The plaintiffs afterwards brought this suit against the Iron Mountain Company to recover the penalties imposed by the statute against railroad companies for refusing to deliver goods to the consignee after payment or tender of the freight charges due as shown by the bill of lading.

There was a verdict and judgment in favor of plaintiff for the sum of $ 742.50, from which judgment the company appealed.

Judgment reversed and case dismissed.

J. E. Williams and Dodge & Johnson, for appellant.

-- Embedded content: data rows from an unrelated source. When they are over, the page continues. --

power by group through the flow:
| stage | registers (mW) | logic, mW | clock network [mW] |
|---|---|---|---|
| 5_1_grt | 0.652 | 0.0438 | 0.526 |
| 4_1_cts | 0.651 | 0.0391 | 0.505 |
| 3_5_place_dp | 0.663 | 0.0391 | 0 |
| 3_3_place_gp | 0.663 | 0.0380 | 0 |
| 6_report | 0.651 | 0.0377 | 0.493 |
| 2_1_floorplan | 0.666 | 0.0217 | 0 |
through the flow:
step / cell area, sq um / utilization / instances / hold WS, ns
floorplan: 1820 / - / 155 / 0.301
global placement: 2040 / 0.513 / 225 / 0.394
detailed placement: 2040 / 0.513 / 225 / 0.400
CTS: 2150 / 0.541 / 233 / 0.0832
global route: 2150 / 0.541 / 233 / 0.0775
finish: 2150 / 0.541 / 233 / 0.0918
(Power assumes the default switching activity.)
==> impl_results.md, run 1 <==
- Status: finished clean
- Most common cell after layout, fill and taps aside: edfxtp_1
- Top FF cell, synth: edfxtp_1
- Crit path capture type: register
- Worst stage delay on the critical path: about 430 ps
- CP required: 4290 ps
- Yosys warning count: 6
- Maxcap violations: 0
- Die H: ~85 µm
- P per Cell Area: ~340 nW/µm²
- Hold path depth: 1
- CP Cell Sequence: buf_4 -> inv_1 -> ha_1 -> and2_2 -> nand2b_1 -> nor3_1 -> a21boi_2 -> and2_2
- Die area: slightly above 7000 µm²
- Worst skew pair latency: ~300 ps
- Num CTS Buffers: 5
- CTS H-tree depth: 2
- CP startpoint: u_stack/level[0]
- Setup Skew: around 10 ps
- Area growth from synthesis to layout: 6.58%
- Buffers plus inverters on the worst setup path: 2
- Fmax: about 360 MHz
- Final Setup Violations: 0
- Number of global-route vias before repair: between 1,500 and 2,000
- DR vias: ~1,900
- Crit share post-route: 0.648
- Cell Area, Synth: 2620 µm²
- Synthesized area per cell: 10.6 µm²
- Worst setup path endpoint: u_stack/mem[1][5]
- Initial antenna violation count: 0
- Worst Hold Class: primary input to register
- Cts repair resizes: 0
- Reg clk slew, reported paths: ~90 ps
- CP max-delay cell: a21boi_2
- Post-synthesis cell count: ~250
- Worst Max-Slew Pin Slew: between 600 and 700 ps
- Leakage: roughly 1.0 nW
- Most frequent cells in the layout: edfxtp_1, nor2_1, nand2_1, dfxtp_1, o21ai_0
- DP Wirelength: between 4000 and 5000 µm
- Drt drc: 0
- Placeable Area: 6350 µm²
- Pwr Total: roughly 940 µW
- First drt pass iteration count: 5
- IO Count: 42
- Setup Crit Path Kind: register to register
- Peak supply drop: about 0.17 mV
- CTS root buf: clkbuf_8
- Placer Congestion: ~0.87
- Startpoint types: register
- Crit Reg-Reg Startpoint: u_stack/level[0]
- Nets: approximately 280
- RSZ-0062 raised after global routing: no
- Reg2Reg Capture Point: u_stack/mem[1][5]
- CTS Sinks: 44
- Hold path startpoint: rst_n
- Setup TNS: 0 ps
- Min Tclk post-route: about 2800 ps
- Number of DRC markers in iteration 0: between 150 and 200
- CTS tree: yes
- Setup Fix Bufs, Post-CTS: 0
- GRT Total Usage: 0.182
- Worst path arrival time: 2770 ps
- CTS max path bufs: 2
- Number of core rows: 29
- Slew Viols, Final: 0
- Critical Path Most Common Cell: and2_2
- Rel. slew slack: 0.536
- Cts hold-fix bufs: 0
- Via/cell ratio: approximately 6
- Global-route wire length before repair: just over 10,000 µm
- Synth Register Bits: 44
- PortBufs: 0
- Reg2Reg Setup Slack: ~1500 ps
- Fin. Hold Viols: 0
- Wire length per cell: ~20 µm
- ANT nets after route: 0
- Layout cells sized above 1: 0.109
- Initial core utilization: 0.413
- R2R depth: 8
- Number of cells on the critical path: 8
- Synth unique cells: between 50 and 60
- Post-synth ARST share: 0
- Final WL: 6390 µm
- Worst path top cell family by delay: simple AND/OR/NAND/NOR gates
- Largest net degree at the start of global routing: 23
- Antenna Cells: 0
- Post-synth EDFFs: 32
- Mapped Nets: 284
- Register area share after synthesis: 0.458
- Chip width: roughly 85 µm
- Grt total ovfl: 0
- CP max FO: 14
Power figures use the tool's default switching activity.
**src/rtl/mpu_bus_master_if.sv**
```systemverilog
// Host request/response handshake plus ChronoCube MPU strobe bus, bundled for mpu_bus_master.
// Burst-only signals exist when MPU_MASTER_BURST_EN is defined.
interface mpu_bus_master_if #(
  parameter int unsigned ADDR_WIDTH = 16,
  parameter int unsigned DATA_WIDTH = 16
);
  logic                  req_valid;
  logic                  req_ready;
  logic                  req_wr;
  logic [ADDR_WIDTH-1:0] req_addr;
  logic [DATA_WIDTH-1:0] req_wdata;
  logic [1:0]            req_be;
  logic                  rsp_valid;
  logic [DATA_WIDTH-1:0] rsp_rdata;
  logic                  busy;
  logic                  _mpu_en;
  logic                  _mpu_rd;
  logic                  _mpu_wr;
  logic [1:0]            _mpu_be;
  logic [ADDR_WIDTH-1:0] mpu_addr;
  logic [DATA_WIDTH-1:0] mpu_wdata;
  logic [DATA_WIDTH-1:0] mpu_rdata;
`ifdef MPU_MASTER_BURST_EN
  logic [7:0]            req_len;
  logic                  rsp_last;
`endif

  modport master (
`ifdef MPU_MASTER_BURST_EN
    input  req_len,
    output rsp_last,
`endif
    input  req_valid, req_wr, req_addr, req_wdata, req_be, mpu_rdata,
    output req_ready, rsp_valid, rsp_rdata, busy,
    output _mpu_en, _mpu_rd, _mpu_wr, _mpu_be, mpu_addr, mpu_wdata
  );

  modport slave (
`ifdef MPU_MASTER_BURST_EN
    output req_len,
    input  rsp_last,
`endif
    output req_valid, req_wr, req_addr, req_wdata, req_be, mpu_rdata,
    input  req_ready, rsp_valid, rsp_rdata, busy,
    input  _mpu_en, _mpu_rd, _mpu_wr, _mpu_be, mpu_addr, mpu_wdata
  );
endinterface

```
**src/rtl/mpu_bus_master.sv**
```systemverilog
// ChronoCube MPU-side bus initiator: turns single-word host requests into timed active-low strobe cycles.
// Optional MPU_MASTER_BURST_EN adds req_len/rsp_last and incrementing-address bursts.
module mpu_bus_master #(
  parameter int unsigned ADDR_WIDTH    = 16,
  parameter int unsigned DATA_WIDTH    = 16,
  parameter int unsigned SETUP_CYCLES  = 1,
  parameter int unsigned STROBE_CYCLES = 2,
  parameter int unsigned HOLD_CYCLES   = 1
) (
  input  logic             clk,
  input  logic             _reset,
  mpu_bus_master_if.master bus
);

  localparam int unsigned MAX_PHASE =
    (SETUP_CYCLES > STROBE_CYCLES)
      ? ((SETUP_CYCLES  > HOLD_CYCLES) ? SETUP_CYCLES  : HOLD_CYCLES)
      : ((STROBE_CYCLES > HOLD_CYCLES) ? STROBE_CYCLES : HOLD_CYCLES);
  localparam int unsigned CNT_W = (MAX_PHASE > 1) ? $clog2(MAX_PHASE) : 1;

  localparam logic [CNT_W-1:0] SETUP_LD  = CNT_W'(SETUP_CYCLES - 1);
  localparam logic [CNT_W-1:0] STROBE_LD = CNT_W'(STROBE_CYCLES - 1);
  localparam logic [CNT_W-1:0] HOLD_LD   = CNT_W'(HOLD_CYCLES - 1);

  typedef enum logic [2:0] {
    S_IDLE,
    S_SETUP,
    S_STROBE,
    S_HOLD,
    S_RESP
  } state_e;

  state_e                state_q;
  logic [CNT_W-1:0]      cnt_q;
  logic                  wr_q;
  logic                  req_ready_q;
  logic                  busy_q;
  logic                  rsp_valid_q;
  logic [DATA_WIDTH-1:0] rsp_rdata_q;
  logic                  en_n_q;
  logic                  rd_n_q;
  logic                  wr_n_q;
  logic [1:0]            be_n_q;
  logic [ADDR_WIDTH-1:0] addr_q;
  logic [DATA_WIDTH-1:0] wdata_q;
`ifdef MPU_MASTER_BURST_EN
  logic [7:0]            left_q;
  logic [1:0]            burst_be_n_q;
  logic                  rsp_last_q;
`endif

  // Phase sequencer: every phase loads cnt_q with its length-1 and advances when it reaches zero.
  always_ff @(posedge clk or negedge _reset) begin
    if (!_reset) begin
      state_q      <= S_IDLE;
      cnt_q        <= '0;
      wr_q         <= 1'b0;
      req_ready_q  <= 1'b1;
      busy_q       <= 1'b0;
      rsp_valid_q  <= 1'b0;
      rsp_rdata_q  <= '0;
      en_n_q       <= 1'b1;
      rd_n_q       <= 1'b1;
      wr_n_q       <= 1'b1;
      be_n_q       <= 2'b11;
      addr_q       <= '0;
      wdata_q      <= '0;
`ifdef MPU_MASTER_BURST_EN
      left_q       <= '0;
      burst_be_n_q <= 2'b11;
      rsp_last_q   <= 1'b0;
`endif
    end else begin
      rsp_valid_q <= 1'b0;
      case (state_q)
        S_IDLE: begin
          if (bus.req_valid && req_ready_q) begin
            state_q     <= S_SETUP;
            cnt_q       <= SETUP_LD;
            wr_q        <= bus.req_wr;
            addr_q      <= bus.req_addr;
            be_n_q      <= ~bus.req_be;
            en_n_q      <= 1'b0;
            req_ready_q <= 1'b0;
            busy_q      <= 1'b1;
            if (bus.req_wr) begin
              wdata_q <= bus.req_wdata;
            end
`ifdef MPU_MASTER_BURST_EN
            left_q       <= bus.req_len;
            burst_be_n_q <= ~bus.req_be;
`endif
          end
        end

        S_SETUP: begin
          if (cnt_q == '0) begin
            state_q <= S_STROBE;
            cnt_q   <= STROBE_LD;
            if (wr_q) begin
              wr_n_q <= 1'b0;
            end else begin
              rd_n_q <= 1'b0;
            end
          end else begin
            cnt_q <= cnt_q - CNT_W'(1);
          end
        end

        // Last strobe edge: the synchronous RAM output has had a full cycle to settle.
        S_STROBE: begin
          if (cnt_q == '0) begin
            state_q     <= S_HOLD;
            cnt_q       <= HOLD_LD;
            rd_n_q      <= 1'b1;
            wr_n_q      <= 1'b1;
            rsp_rdata_q <= wr_q ? '0 : bus.mpu_rdata;
          end else begin
            cnt_q <= cnt_q - CNT_W'(1);
          end
        end

        S_HOLD: begin
          if (cnt_q == '0) begin
            state_q     <= S_RESP;
            en_n_q      <= 1'b1;
            be_n_q      <= 2'b11;
            rsp_valid_q <= 1'b1;
`ifdef MPU_MASTER_BURST_EN
            rsp_last_q  <= (left_q == '0);
`endif
          end else begin
            cnt_q <= cnt_q - CNT_W'(1);
          end
        end

        S_RESP: begin
`ifdef MPU_MASTER_BURST_EN
          rsp_last_q <= 1'b0;
          // Address only moves here, while _mpu_en is high between words.
          if (left_q != '0) begin
            state_q <= S_SETUP;
            cnt_q   <= SETUP_LD;
            left_q  <= left_q - 8'(1);
            addr_q  <= addr_q + ADDR_WIDTH'(1);
            be_n_q  <= burst_be_n_q;
            en_n_q  <= 1'b0;
          end else begin
            state_q     <= S_IDLE;
            req_ready_q <= 1'b1;
            busy_q      <= 1'b0;
          end
`else
          state_q     <= S_IDLE;
          req_ready_q <= 1'b1;
          busy_q      <= 1'b0;
`endif
        end

        default: begin
          state_q <= S_IDLE;
        end
      endcase
    end
  end

  assign bus.req_ready = req_ready_q;
  assign bus.busy      = busy_q;
  assign bus.rsp_valid = rsp_valid_q;
  assign bus.rsp_rdata = rsp_rdata_q;
  assign bus._mpu_en   = en_n_q;
  assign bus._mpu_rd   = rd_n_q;
  assign bus._mpu_wr   = wr_n_q;
  assign bus._mpu_be   = be_n_q;
  assign bus.mpu_addr  = addr_q;
  assign bus.mpu_wdata = wdata_q;
`ifdef MPU_MASTER_BURST_EN
  assign bus.rsp_last  = rsp_last_q;
`endif

endmodule

```
**src/flat_wrapper.sv**
```systemverilog
// flat-port wrapper written by rule: the top's interface ports become plain ports
module mpu_bus_master_flat 
#(
  parameter int unsigned ADDR_WIDTH    = 16,
  parameter int unsigned DATA_WIDTH    = 16,
  parameter int unsigned SETUP_CYCLES  = 1,
  parameter int unsigned STROBE_CYCLES = 2,
  parameter int unsigned HOLD_CYCLES   = 1
)
  (clk, _reset, bus_req_valid, bus_req_wr, bus_req_addr, bus_req_wdata, bus_req_be, bus_mpu_rdata, bus_req_ready, bus_rsp_valid, bus_rsp_rdata, bus_busy, bus__mpu_en, bus__mpu_rd, bus__mpu_wr, bus__mpu_be, bus_mpu_addr, bus_mpu_wdata);
  mpu_bus_master_if #(.ADDR_WIDTH(ADDR_WIDTH), .DATA_WIDTH(DATA_WIDTH)) bus_i ();
  input  logic clk;
  input  logic _reset;
  input wire logic [$bits(bus_i.req_valid)-1:0] bus_req_valid;
  input wire logic [$bits(bus_i.req_wr)-1:0] bus_req_wr;
  input wire logic [$bits(bus_i.req_addr)-1:0] bus_req_addr;
  input wire logic [$bits(bus_i.req_wdata)-1:0] bus_req_wdata;
  input wire logic [$bits(bus_i.req_be)-1:0] bus_req_be;
  input wire logic [$bits(bus_i.mpu_rdata)-1:0] bus_mpu_rdata;
  output wire logic [$bits(bus_i.req_ready)-1:0] bus_req_ready;
  output wire logic [$bits(bus_i.rsp_valid)-1:0] bus_rsp_valid;
  output wire logic [$bits(bus_i.rsp_rdata)-1:0] bus_rsp_rdata;
  output wire logic [$bits(bus_i.busy)-1:0] bus_busy;
  output wire logic [$bits(bus_i._mpu_en)-1:0] bus__mpu_en;
  output wire logic [$bits(bus_i._mpu_rd)-1:0] bus__mpu_rd;
  output wire logic [$bits(bus_i._mpu_wr)-1:0] bus__mpu_wr;
  output wire logic [$bits(bus_i._mpu_be)-1:0] bus__mpu_be;
  output wire logic [$bits(bus_i.mpu_addr)-1:0] bus_mpu_addr;
  output wire logic [$bits(bus_i.mpu_wdata)-1:0] bus_mpu_wdata;
  assign bus_i.req_valid = bus_req_valid;
  assign bus_i.req_wr = bus_req_wr;
  assign bus_i.req_addr = bus_req_addr;
  assign bus_i.req_wdata = bus_req_wdata;
  assign bus_i.req_be = bus_req_be;
  assign bus_i.mpu_rdata = bus_mpu_rdata;
  assign bus_req_ready = bus_i.req_ready;
  assign bus_rsp_valid = bus_i.rsp_valid;
  assign bus_rsp_rdata = bus_i.rsp_rdata;
  assign bus_busy = bus_i.busy;
  assign bus__mpu_en = bus_i._mpu_en;
  assign bus__mpu_rd = bus_i._mpu_rd;
  assign bus__mpu_wr = bus_i._mpu_wr;
  assign bus__mpu_be = bus_i._mpu_be;
  assign bus_mpu_addr = bus_i.mpu_addr;
  assign bus_mpu_wdata = bus_i.mpu_wdata;
  mpu_bus_master #(.ADDR_WIDTH(ADDR_WIDTH), .DATA_WIDTH(DATA_WIDTH), .SETUP_CYCLES(SETUP_CYCLES), .STROBE_CYCLES(STROBE_CYCLES), .HOLD_CYCLES(HOLD_CYCLES)) u_core (.clk(clk), ._reset(_reset), .bus(bus_i));
endmodule
```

This being an interstate shipment, it is not governed by the state statute. 158 U.S. 98; 34 S.W. 145; 21 S.W. 554; 45 S.W. 814; 43 S.W. 609; 46 S.W. 633; 74 F. 981; 58 F. 858; 41 F. 592. The statute, being penal, must be strictly construed. 6 Ark. 131; 13 Ark. 405; 43 Ark. 413; 59 Ark. 341; 56 Ark. 45; 40 Ark. 97; 59 Ark. 344; 22 S.W. 1014. Where the bill of lading does not show all the charges that are legally demandable by the carrier, this court has held the penalty not recoverable. 56 Ark. 430. The appellant, being only a connecting carrier, and not a party to the original contract, was entitled to hold the goods for the charges paid by it. 56 Ark. 439; 22 S.W. 1014; 21 S.W. 554; 84 Tex. 194; 21 S.E. 995; 63 Mo.App. 145; 69 N.Y. 230; 25 Wis. 241; 27 Mo. 17. The court erred in refusing to give the instructions asked by appellant under authority of 56 Ark. 439. It was also error to refuse the 8th instruction asked by appellant, telling the jury that, if the bill of lading did not show all the charges that were legally demandable, the statutory penalty was not recoverable. 41 F. 593. The interstate-commerce law governed the rates chargeable in this case, and, the charges being in conformity to that schedule, no other rate would have been legal, even if agreed upon. 43 S.W. 609; 40 S.W. 899; 158 U.S. 98. The facts are such as to show that appellant was not a party to the bill of lading, and that there was really a new contract of carriage from Little Rock to Hope. In such a case it is not within the terms of the statute. 74 F. 858; 63 Mo.App. 145; 55 Am. & Eng. R. Cas. 442, 414, 416; 69 N.Y. 230; 25 Wis. 241; 19 S.W. 470.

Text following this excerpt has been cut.